-- Supplied entries follows --
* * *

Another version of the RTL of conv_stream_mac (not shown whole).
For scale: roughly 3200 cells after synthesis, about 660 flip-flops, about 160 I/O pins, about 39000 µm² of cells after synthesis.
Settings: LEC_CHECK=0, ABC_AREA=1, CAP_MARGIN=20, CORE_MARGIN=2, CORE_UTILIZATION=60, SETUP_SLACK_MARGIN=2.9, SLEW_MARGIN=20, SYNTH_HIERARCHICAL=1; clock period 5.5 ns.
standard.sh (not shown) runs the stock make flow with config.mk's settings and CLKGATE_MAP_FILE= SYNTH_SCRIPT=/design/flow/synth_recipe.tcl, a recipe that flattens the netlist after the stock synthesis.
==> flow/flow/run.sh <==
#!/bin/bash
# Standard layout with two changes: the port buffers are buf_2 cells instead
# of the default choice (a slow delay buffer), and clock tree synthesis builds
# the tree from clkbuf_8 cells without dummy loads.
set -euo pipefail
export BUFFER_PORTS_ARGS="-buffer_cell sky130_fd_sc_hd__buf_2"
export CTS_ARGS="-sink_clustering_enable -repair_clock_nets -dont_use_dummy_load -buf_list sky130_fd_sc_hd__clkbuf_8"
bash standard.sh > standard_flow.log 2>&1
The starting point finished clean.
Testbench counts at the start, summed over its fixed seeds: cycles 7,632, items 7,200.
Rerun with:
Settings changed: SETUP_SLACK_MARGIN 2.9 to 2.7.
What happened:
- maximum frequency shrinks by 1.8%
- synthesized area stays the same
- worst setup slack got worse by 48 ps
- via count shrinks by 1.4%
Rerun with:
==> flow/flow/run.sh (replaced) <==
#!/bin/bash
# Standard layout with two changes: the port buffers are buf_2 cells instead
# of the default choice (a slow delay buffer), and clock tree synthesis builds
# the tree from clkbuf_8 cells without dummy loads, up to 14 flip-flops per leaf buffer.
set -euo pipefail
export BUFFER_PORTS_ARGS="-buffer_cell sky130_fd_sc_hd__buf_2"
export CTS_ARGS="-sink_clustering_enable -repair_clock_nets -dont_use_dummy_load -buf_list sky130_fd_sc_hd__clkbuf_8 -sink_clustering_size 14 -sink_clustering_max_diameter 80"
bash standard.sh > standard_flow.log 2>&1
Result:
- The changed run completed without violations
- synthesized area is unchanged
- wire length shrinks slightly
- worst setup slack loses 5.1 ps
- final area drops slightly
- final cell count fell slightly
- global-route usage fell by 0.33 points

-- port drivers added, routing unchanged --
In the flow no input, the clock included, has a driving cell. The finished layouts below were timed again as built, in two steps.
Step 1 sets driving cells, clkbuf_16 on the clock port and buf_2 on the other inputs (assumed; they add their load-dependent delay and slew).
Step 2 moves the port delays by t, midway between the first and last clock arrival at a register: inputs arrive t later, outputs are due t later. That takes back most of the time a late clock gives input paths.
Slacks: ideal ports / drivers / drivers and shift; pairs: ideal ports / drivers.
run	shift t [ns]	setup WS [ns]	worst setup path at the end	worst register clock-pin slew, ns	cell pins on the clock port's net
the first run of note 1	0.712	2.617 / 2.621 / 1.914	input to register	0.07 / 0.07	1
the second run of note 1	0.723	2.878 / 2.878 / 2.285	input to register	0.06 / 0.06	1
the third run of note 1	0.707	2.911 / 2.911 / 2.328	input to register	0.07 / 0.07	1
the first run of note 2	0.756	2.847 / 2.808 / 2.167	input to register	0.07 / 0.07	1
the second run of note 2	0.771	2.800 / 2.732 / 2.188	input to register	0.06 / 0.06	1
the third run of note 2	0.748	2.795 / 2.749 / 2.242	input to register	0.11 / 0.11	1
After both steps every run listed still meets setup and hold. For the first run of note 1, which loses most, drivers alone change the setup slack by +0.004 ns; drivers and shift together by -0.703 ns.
-- Supplied entries concluded --
* Work to be completed *
Repeat the material above in full, quoting it exactly.

* Your response *
* * *

Another version of the RTL of conv_stream_mac (not shown whole).
For scale: roughly 3200 cells after synthesis, about 660 flip-flops, about 160 I/O pins, about 39000 µm² of cells after synthesis.
Settings: LEC_CHECK=0, ABC_AREA=1, CAP_MARGIN=20, CORE_MARGIN=2, CORE_UTILIZATION=60, SETUP_SLACK_MARGIN=2.9, SLEW_MARGIN=20, SYNTH_HIERARCHICAL=1; clock period 5.5 ns.
standard.sh (not shown) runs the stock make flow with config.mk's settings and CLKGATE_MAP_FILE= SYNTH_SCRIPT=/design/flow/synth_recipe.tcl, a recipe that flattens the netlist after the stock synthesis.
==> flow/flow/run.sh <==
#!/bin/bash
# Standard layout with two changes: the port buffers are buf_2 cells instead
# of the default choice (a slow delay buffer), and clock tree synthesis builds
# the tree from clkbuf_8 cells without dummy loads.
set -euo pipefail
export BUFFER_PORTS_ARGS="-buffer_cell sky130_fd_sc_hd__buf_2"
export CTS_ARGS="-sink_clustering_enable -repair_clock_nets -dont_use_dummy_load -buf_list sky130_fd_sc_hd__clkbuf_8"
bash standard.sh > standard_flow.log 2>&1
The starting point finished clean.
Testbench counts at the start, summed over its fixed seeds: cycles 7,632, items 7,200.
Rerun with:
Settings changed: SETUP_SLACK_MARGIN 2.9 to 2.7.
What happened:
- maximum frequency shrinks by 1.8%
- synthesized area stays the same
- worst setup slack got worse by 48 ps
- via count shrinks by 1.4%
Rerun with:
==> flow/flow/run.sh (replaced) <==
#!/bin/bash
# Standard layout with two changes: the port buffers are buf_2 cells instead
# of the default choice (a slow delay buffer), and clock tree synthesis builds
# the tree from clkbuf_8 cells without dummy loads, up to 14 flip-flops per leaf buffer.
set -euo pipefail
export BUFFER_PORTS_ARGS="-buffer_cell sky130_fd_sc_hd__buf_2"
export CTS_ARGS="-sink_clustering_enable -repair_clock_nets -dont_use_dummy_load -buf_list sky130_fd_sc_hd__clkbuf_8 -sink_clustering_size 14 -sink_clustering_max_diameter 80"
bash standard.sh > standard_flow.log 2>&1
Result:
- The changed run completed without violations
- synthesized area is unchanged
- wire length shrinks slightly
- worst setup slack loses 5.1 ps
- final area drops slightly
- final cell count fell slightly
- global-route usage fell by 0.33 points

-- port drivers added, routing unchanged --
In the flow no input, the clock included, has a driving cell. The finished layouts below were timed again as built, in two steps.
Step 1 sets driving cells, clkbuf_16 on the clock port and buf_2 on the other inputs (assumed; they add their load-dependent delay and slew).
Step 2 moves the port delays by t, midway between the first and last clock arrival at a register: inputs arrive t later, outputs are due t later. That takes back most of the time a late clock gives input paths.
Slacks: ideal ports / drivers / drivers and shift; pairs: ideal ports / drivers.
run	shift t [ns]	setup WS [ns]	worst setup path at the end	worst register clock-pin slew, ns	cell pins on the clock port's net
the first run of note 1	0.712	2.617 / 2.621 / 1.914	input to register	0.07 / 0.07	1
the second run of note 1	0.723	2.878 / 2.878 / 2.285	input to register	0.06 / 0.06	1
the third run of note 1	0.707	2.911 / 2.911 / 2.328	input to register	0.07 / 0.07	1
the first run of note 2	0.756	2.847 / 2.808 / 2.167	input to register	0.07 / 0.07	1
the second run of note 2	0.771	2.800 / 2.732 / 2.188	input to register	0.06 / 0.06	1
the third run of note 2	0.748	2.795 / 2.749 / 2.242	input to register	0.11 / 0.11	1
After both steps every run listed still meets setup and hold. For the first run of note 1, which loses most, drivers alone change the setup slack by +0.004 ns; drivers and shift together by -0.703 ns.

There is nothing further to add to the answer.